Travailleur à l’intérieur de la target chamber de la National Ignition Facility. Crédit photo : Lawrence Livermore National Security sous licence CC BY-SA 3.0, via Wikimedia commons.
La couverture médiatique autour de la récente expérience de fusion nucléaire a été quasi unanime : il s’agirait d’une avancée cruciale vers une solution miracle au problème énergétique et à la crise environnementale (la technologie de la fusion nucléaire promettant une énergie à bas prix, abondante et sans déchets radioactifs).
À notre connaissance, à part quelques réserves sur la portée technique de l’expérience et certains bémols sur le plan écologique, aucune critique n’a été faite pour questionner non seulement l’espoir d’une source d’énergie infinie, mais les répercussions qu’une telle abondance aurait sur le monde.
Nous demeurons pourtant prudent·es face au rôle salvateur trop prestement attribué à la technologie – à toute technologie.
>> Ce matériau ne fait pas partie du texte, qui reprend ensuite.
$ cat src/rtl/radial_mask_background_subtract_assert.svh
// Assertion macros shared by the radial mask background subtraction RTL.
`ifndef RADIAL_MASK_BACKGROUND_SUBTRACT_ASSERT_SVH
`define RADIAL_MASK_BACKGROUND_SUBTRACT_ASSERT_SVH

// Consequent must hold in the same cycle as the antecedent.
`define RMBS_ASSERT_NOW(lbl, ante, cons) \
	lbl: assert property (@(posedge clk) disable iff (!arst_n) (ante) |-> (cons)) \
		else $error("rmbs: same-cycle check failed");

// Consequent must hold in the cycle after the antecedent.
`define RMBS_ASSERT_NEXT(lbl, ante, cons) \
	lbl: assert property (@(posedge clk) disable iff (!arst_n) (ante) |=> (cons)) \
		else $error("rmbs: next-cycle check failed");

`endif

$ cat src/rtl/rmbs_pkg.sv
// Shared constants, types and codes of the radial mask background subtraction block.
package rmbs_pkg;
	localparam int MaxWidth  = 640;
	localparam int MaxHeight = 480;
	localparam int BgDepth   = MaxWidth * MaxHeight;
	localparam int AddrW     = $clog2(BgDepth);
	localparam int PixW      = 8;
	localparam int ColW      = 10;
	localparam int RowW      = 9;
	localparam int RadW      = 10;
	localparam int ThrW      = 8;
	localparam int CfgIdxW   = 3;
	localparam int CfgDataW  = 10;
	localparam int D2W       = 21;
	localparam int VW        = D2W + 16;
	localparam int DistW     = 19;
	localparam int DenW      = RadW + 8;
	localparam int NumW      = DistW + 8;
	localparam int LinW      = RowW + ColW + 1;
	localparam int QDepth    = 4;
	localparam int QPtrW     = $clog2(QDepth);

	typedef enum logic [CfgIdxW-1:0] {
		CFG_CENTER_X     = 3'd0,
		CFG_CENTER_Y     = 3'd1,
		CFG_INNER_RADIUS = 3'd2,
		CFG_OUTER_RADIUS = 3'd3,
		CFG_THRESHOLD    = 3'd4,
		CFG_FRAME_WIDTH  = 3'd5,
		CFG_FRAME_HEIGHT = 3'd6
	} cfg_idx_t;

	typedef struct packed {
		logic [ColW-1:0] center_x;
		logic [ColW-1:0] center_y;
		logic [RadW-1:0] inner_radius;
		logic [RadW-1:0] outer_radius;
		logic [ThrW-1:0] threshold;
		logic [ColW-1:0] frame_width;
		logic [RowW-1:0] frame_height;
	} cfg_t;

	typedef struct packed {
		logic [PixW-1:0] pixel;
		logic            capture_bg;
		logic [ColW-1:0] col;
		logic [RowW-1:0] row;
		logic            frame_end;
	} item_t;

	typedef struct packed {
		logic full;
		logic empty;
	} q_status_t;

	typedef struct packed {
		logic clearing;
	} back_status_t;

	typedef enum logic [3:0] {
		ST_CLEAR,
		ST_IDLE,
		ST_SQR,
		ST_SQRT,
		ST_RAMP,
		ST_DIV,
		ST_MEM,
		ST_CMP,
		ST_OUT
	} bstate_t;
endpackage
Présenter chaque avancée, aussi indéniable soit-elle, comme l’avènement du prochain miracle énergétique procède d’un emballement médiatique évident. Le développement de toute technologie de pointe est en effet un processus industriel lent et laborieux aux innombrables étapes. L’expérience de fusion nucléaire réalisée l’an dernier devra être répliquée et validée par la communauté scientifique avant qu’on puisse affirmer qu’elle apporte quelque chose de substantiel.
Dans le contexte de la crise environnementale, les technologies nucléaires sont présentées comme des sources d’énergie peu émettrices de gaz à effet de serre (GES) comparées aux énergies fossiles comme le charbon, le pétrole ou le gaz.
Mais comme le dernier rapport du GIEC nous le rappelle, la réduction des GES doit être drastique et immédiate si nous voulons limiter les dégâts associés à la déstabilisation du climat et éviter l’atteinte de seuils dont le dépassement implique des conséquences dramatiques et irréversibles pour les écosystèmes dont nous dépendons de manière vitale. Or, l’horizon de disponibilité de la fusion nucléaire comme source de production d’électricité reste lointain – on parle de plusieurs dizaines d’années –, en plus d’être incertain.
Une transition depuis les énergies fossiles vers la fusion est donc techniquement hors de propos, alors qu’il s’agit de diminuer le recours aux énergies fossiles dès aujourd’hui. Cela implique de procéder avec les moyens déjà à notre disposition.
Dans ce contexte, répéter que le miracle arrive peut s’avérer contre-productif alors que nous avons besoin d’une mobilisation large et rapide.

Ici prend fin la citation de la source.